── Task inputs ──

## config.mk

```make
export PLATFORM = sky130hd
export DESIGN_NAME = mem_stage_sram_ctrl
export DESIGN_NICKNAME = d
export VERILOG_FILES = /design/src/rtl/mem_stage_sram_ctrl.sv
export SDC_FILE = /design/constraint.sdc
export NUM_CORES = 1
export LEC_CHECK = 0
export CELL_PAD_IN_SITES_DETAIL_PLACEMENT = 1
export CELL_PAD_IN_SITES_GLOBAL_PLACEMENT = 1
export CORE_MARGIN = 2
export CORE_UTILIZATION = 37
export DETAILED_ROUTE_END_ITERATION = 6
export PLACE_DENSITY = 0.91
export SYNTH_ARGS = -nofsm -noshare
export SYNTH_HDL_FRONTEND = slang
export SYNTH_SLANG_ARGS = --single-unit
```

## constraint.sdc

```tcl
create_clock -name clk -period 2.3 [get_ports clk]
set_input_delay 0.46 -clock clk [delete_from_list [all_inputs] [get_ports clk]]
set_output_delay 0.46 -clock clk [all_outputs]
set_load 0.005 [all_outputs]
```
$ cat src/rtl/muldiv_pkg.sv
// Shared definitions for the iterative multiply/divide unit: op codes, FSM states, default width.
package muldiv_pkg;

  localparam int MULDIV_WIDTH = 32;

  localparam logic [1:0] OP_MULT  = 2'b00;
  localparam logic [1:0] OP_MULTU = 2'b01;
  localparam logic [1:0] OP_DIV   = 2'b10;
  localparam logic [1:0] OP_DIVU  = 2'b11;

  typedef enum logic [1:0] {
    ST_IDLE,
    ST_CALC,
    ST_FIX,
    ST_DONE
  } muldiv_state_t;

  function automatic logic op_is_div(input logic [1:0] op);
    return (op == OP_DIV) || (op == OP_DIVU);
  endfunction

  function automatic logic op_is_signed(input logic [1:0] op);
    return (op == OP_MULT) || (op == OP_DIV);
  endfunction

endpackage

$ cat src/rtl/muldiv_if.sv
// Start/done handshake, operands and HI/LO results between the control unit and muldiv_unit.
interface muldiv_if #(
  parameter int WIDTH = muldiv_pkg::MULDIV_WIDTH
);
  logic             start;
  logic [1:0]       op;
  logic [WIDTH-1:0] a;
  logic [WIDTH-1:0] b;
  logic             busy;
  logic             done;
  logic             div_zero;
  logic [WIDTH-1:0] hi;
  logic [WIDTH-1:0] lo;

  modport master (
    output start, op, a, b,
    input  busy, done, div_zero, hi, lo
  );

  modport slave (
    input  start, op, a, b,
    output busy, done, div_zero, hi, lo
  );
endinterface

───
── Task inputs ──

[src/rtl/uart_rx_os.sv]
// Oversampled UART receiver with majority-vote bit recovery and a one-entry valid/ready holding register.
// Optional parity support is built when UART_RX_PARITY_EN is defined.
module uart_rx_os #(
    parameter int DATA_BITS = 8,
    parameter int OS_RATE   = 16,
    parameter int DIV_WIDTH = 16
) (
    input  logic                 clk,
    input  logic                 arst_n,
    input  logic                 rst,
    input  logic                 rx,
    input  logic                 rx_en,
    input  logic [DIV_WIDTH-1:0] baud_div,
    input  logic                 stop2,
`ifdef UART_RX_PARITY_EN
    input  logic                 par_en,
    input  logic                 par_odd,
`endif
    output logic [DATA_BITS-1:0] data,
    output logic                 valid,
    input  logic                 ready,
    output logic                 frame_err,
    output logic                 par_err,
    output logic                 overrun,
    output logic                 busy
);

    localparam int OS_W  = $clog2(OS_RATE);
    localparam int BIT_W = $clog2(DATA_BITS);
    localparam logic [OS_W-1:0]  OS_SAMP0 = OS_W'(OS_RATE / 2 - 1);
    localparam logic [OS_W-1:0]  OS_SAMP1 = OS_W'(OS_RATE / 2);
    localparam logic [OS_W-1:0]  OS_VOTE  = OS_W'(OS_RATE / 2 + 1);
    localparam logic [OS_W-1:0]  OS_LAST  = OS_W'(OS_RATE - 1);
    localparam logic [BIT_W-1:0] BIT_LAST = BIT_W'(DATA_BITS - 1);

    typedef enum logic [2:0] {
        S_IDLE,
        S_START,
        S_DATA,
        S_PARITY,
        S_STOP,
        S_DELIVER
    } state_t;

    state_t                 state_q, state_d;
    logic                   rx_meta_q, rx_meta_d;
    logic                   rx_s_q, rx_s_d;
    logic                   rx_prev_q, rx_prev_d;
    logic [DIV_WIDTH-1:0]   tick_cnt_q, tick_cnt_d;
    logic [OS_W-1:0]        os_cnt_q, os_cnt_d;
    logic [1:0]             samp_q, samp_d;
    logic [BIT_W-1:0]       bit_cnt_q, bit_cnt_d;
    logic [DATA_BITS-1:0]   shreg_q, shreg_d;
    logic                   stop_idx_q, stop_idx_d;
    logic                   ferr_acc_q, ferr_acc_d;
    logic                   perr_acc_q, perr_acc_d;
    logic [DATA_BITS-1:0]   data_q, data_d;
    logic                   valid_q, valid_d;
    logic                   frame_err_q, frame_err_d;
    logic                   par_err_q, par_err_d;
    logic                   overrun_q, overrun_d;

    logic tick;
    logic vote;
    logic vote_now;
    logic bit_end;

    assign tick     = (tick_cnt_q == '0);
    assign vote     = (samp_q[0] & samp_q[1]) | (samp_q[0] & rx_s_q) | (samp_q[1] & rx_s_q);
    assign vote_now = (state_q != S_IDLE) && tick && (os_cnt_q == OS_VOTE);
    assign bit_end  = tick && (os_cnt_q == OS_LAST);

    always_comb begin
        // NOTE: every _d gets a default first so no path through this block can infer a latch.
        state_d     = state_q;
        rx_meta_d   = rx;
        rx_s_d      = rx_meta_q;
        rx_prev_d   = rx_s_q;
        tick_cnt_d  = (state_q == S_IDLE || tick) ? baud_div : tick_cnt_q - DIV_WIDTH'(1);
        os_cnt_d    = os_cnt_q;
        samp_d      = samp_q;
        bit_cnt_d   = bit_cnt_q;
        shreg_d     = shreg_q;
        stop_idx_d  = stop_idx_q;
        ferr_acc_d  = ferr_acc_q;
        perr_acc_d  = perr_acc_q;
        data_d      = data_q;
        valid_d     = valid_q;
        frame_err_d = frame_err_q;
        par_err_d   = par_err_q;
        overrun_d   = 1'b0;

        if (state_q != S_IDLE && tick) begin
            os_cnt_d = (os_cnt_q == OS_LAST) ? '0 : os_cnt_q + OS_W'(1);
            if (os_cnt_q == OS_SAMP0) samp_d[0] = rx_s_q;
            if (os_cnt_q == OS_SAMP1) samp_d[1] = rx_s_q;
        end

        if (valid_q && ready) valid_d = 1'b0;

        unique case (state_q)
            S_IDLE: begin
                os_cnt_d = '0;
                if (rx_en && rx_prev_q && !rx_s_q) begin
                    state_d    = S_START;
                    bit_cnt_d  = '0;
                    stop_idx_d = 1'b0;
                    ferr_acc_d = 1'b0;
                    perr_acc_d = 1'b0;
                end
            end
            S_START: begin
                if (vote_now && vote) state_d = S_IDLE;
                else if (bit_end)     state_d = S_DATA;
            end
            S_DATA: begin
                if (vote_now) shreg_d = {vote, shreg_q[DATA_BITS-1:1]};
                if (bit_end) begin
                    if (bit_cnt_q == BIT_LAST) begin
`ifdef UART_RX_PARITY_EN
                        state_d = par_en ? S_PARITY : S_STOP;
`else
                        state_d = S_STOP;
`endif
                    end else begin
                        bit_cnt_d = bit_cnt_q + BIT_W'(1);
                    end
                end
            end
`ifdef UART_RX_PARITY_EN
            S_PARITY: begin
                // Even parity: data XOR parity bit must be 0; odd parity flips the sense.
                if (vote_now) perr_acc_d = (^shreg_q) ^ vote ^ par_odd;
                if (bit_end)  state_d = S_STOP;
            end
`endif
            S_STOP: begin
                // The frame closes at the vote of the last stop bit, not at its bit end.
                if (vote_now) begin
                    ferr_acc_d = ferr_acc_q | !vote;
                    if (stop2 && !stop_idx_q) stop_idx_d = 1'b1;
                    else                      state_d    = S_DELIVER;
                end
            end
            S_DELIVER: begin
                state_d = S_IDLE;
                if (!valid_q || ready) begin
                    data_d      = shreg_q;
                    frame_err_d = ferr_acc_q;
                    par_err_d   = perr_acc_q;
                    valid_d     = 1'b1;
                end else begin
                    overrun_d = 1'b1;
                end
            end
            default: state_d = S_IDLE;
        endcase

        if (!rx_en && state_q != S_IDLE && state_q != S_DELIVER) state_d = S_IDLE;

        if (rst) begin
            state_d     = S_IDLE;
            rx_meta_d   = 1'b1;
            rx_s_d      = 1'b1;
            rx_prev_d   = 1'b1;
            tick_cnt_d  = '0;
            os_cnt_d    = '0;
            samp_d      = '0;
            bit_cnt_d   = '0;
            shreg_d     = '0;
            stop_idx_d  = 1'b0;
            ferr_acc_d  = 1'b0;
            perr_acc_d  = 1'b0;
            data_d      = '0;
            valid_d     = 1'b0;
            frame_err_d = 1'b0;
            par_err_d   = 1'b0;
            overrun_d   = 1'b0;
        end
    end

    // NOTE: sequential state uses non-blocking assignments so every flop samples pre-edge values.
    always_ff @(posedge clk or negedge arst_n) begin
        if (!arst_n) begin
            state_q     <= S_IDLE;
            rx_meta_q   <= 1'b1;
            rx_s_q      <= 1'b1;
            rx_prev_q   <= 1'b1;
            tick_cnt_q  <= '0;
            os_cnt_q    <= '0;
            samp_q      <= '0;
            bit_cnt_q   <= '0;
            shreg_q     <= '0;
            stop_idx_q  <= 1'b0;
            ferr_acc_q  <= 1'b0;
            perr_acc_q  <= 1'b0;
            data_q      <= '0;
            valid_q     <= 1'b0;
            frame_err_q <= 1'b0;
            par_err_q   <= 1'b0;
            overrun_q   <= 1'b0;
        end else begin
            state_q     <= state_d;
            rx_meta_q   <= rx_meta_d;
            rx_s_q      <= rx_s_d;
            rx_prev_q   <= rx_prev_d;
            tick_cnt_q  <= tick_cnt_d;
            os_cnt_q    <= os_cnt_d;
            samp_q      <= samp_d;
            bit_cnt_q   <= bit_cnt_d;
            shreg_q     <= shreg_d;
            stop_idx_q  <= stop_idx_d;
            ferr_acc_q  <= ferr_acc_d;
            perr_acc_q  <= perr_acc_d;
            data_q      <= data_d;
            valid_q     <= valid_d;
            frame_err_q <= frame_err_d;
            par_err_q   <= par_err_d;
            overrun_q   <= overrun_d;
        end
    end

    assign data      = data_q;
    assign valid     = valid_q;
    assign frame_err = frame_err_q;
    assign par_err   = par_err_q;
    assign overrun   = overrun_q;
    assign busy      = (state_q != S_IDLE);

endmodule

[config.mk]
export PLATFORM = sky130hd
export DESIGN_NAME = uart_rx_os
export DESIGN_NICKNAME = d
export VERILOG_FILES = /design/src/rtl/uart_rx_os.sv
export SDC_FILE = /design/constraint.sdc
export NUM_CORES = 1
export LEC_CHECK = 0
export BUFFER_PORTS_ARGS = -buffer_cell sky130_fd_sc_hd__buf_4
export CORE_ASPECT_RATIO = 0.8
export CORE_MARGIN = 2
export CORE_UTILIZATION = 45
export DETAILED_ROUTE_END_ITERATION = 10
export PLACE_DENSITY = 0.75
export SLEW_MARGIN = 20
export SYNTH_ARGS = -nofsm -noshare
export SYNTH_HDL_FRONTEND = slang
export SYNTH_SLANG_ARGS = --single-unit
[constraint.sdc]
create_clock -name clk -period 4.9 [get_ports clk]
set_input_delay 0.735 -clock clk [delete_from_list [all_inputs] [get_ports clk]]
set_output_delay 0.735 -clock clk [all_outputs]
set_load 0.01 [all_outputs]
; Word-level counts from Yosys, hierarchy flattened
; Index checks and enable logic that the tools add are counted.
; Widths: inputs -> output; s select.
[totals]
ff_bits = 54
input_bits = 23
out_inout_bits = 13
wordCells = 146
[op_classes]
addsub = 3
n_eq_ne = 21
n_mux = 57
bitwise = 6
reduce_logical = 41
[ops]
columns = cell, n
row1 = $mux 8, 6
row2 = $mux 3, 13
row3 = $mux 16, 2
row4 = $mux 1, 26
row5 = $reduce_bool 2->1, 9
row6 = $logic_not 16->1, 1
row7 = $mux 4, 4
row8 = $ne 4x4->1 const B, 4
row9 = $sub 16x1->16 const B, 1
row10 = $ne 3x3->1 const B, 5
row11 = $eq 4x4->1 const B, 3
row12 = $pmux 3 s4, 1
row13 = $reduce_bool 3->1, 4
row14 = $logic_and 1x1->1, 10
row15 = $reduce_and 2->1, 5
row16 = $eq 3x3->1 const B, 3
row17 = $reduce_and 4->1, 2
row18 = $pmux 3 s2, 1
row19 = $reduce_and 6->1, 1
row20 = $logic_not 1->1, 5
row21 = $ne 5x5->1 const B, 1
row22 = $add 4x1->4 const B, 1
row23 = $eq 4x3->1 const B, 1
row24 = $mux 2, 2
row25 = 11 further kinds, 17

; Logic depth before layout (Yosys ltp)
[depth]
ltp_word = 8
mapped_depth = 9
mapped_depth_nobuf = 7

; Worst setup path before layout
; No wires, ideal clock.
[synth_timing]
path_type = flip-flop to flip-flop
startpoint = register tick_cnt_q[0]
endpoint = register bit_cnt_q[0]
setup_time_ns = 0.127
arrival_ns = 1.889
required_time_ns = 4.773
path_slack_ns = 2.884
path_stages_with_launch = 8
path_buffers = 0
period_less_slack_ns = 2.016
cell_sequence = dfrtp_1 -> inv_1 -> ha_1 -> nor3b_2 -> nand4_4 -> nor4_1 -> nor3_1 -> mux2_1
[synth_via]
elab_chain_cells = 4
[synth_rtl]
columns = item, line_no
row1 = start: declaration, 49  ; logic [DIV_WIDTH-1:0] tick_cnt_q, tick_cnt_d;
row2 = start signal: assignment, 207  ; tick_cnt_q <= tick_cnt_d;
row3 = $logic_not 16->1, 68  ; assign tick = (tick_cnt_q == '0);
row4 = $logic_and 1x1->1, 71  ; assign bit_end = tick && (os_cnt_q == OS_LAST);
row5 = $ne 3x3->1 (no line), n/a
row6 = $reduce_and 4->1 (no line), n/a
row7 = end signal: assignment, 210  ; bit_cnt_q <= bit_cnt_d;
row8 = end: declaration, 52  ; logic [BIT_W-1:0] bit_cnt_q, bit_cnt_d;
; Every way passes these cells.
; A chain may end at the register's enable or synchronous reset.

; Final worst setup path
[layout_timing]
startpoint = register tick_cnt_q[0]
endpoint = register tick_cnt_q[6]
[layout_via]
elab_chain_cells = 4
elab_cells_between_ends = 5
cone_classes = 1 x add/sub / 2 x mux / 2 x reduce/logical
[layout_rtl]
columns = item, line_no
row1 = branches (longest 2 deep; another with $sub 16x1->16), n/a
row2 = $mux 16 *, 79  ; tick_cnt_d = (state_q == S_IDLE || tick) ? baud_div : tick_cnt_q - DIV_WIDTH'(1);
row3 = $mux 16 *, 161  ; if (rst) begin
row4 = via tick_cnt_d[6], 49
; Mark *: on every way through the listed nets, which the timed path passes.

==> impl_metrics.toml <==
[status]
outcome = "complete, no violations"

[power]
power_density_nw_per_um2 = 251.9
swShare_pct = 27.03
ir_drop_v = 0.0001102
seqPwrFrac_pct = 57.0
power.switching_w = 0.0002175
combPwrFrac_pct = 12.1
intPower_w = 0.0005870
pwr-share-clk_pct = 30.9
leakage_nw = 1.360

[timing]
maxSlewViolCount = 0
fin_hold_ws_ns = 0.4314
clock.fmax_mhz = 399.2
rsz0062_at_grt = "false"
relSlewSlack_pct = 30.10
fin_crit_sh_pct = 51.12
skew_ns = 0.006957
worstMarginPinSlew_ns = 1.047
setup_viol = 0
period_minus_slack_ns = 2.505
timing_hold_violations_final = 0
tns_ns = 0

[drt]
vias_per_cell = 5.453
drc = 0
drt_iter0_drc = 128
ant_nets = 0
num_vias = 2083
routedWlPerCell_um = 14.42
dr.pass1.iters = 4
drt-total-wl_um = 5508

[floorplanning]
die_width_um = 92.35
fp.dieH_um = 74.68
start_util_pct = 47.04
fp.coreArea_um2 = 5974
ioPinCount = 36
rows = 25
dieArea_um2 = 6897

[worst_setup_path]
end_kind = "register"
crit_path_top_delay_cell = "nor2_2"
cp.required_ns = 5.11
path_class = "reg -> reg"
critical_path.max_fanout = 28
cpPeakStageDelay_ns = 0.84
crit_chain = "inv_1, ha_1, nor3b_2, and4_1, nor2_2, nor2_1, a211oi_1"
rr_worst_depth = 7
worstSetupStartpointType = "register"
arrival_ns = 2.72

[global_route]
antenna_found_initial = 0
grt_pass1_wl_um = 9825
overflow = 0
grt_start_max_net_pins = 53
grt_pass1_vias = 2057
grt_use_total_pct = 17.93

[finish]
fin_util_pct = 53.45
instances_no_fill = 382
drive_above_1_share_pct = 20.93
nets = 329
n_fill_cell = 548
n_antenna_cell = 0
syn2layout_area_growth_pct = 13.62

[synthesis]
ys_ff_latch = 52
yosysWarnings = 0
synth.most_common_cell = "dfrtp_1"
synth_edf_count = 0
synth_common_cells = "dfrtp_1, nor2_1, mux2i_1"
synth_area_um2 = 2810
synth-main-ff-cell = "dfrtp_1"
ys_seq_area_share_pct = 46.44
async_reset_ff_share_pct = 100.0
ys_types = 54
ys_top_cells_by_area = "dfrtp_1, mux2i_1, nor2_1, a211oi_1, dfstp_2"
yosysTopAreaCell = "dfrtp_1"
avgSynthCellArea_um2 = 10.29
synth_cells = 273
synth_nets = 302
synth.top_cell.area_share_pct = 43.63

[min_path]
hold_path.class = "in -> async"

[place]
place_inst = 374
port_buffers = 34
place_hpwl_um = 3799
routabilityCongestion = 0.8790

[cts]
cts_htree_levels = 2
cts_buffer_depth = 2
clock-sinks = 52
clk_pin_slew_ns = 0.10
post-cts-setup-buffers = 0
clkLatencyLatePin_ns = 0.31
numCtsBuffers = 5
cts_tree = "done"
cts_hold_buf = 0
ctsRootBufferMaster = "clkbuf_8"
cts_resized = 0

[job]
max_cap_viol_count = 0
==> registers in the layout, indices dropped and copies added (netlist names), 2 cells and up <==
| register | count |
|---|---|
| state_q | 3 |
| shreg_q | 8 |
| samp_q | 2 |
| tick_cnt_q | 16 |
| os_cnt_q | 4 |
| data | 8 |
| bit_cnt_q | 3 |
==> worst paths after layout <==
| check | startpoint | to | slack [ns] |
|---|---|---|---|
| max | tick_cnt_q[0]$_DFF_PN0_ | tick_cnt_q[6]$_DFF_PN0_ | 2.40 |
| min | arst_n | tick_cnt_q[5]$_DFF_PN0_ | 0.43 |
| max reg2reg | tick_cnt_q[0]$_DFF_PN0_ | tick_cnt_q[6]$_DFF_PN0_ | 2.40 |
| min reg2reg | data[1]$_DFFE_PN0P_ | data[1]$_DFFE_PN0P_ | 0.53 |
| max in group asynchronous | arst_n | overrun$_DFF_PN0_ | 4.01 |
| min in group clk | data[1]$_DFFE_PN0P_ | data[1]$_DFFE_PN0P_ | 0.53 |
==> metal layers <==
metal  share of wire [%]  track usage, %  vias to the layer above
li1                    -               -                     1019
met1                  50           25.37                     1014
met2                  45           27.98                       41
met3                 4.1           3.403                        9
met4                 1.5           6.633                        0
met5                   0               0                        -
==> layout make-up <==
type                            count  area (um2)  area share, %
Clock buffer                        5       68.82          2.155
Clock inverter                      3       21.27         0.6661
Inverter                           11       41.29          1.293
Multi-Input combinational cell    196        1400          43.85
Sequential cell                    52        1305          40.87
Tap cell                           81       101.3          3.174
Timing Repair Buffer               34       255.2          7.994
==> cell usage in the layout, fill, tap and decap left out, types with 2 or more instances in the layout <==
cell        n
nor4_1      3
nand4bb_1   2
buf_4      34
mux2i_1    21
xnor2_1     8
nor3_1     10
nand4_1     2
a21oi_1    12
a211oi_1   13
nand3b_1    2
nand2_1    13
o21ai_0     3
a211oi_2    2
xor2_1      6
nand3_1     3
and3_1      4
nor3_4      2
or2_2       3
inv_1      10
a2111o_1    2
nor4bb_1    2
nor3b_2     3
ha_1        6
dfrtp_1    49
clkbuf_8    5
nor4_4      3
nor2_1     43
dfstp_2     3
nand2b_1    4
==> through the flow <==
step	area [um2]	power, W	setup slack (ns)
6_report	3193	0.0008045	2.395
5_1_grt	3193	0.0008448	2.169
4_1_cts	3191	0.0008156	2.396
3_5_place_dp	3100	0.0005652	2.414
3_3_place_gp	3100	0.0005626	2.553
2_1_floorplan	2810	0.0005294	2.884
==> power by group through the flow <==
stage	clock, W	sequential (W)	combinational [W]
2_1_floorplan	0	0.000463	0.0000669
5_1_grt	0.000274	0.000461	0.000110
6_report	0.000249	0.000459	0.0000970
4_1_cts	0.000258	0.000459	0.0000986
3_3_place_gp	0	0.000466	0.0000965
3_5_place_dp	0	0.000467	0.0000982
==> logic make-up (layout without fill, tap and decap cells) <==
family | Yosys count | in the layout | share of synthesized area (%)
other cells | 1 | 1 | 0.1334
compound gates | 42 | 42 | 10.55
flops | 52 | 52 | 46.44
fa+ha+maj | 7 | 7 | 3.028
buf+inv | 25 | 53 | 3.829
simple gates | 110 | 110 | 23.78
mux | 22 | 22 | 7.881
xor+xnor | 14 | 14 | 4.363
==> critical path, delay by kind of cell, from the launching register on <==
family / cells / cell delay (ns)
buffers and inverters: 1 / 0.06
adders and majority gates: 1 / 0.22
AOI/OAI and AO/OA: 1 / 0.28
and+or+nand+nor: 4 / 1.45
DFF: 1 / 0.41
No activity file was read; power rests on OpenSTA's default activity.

───

[What the task asks]
Among the lines above, show every one that contains the string "ready".

[Answer for this exercise]
// Oversampled UART receiver with majority-vote bit recovery and a one-entry valid/ready holding register.
    input  logic                 ready,
        if (valid_q && ready) valid_d = 1'b0;
                if (!valid_q || ready) begin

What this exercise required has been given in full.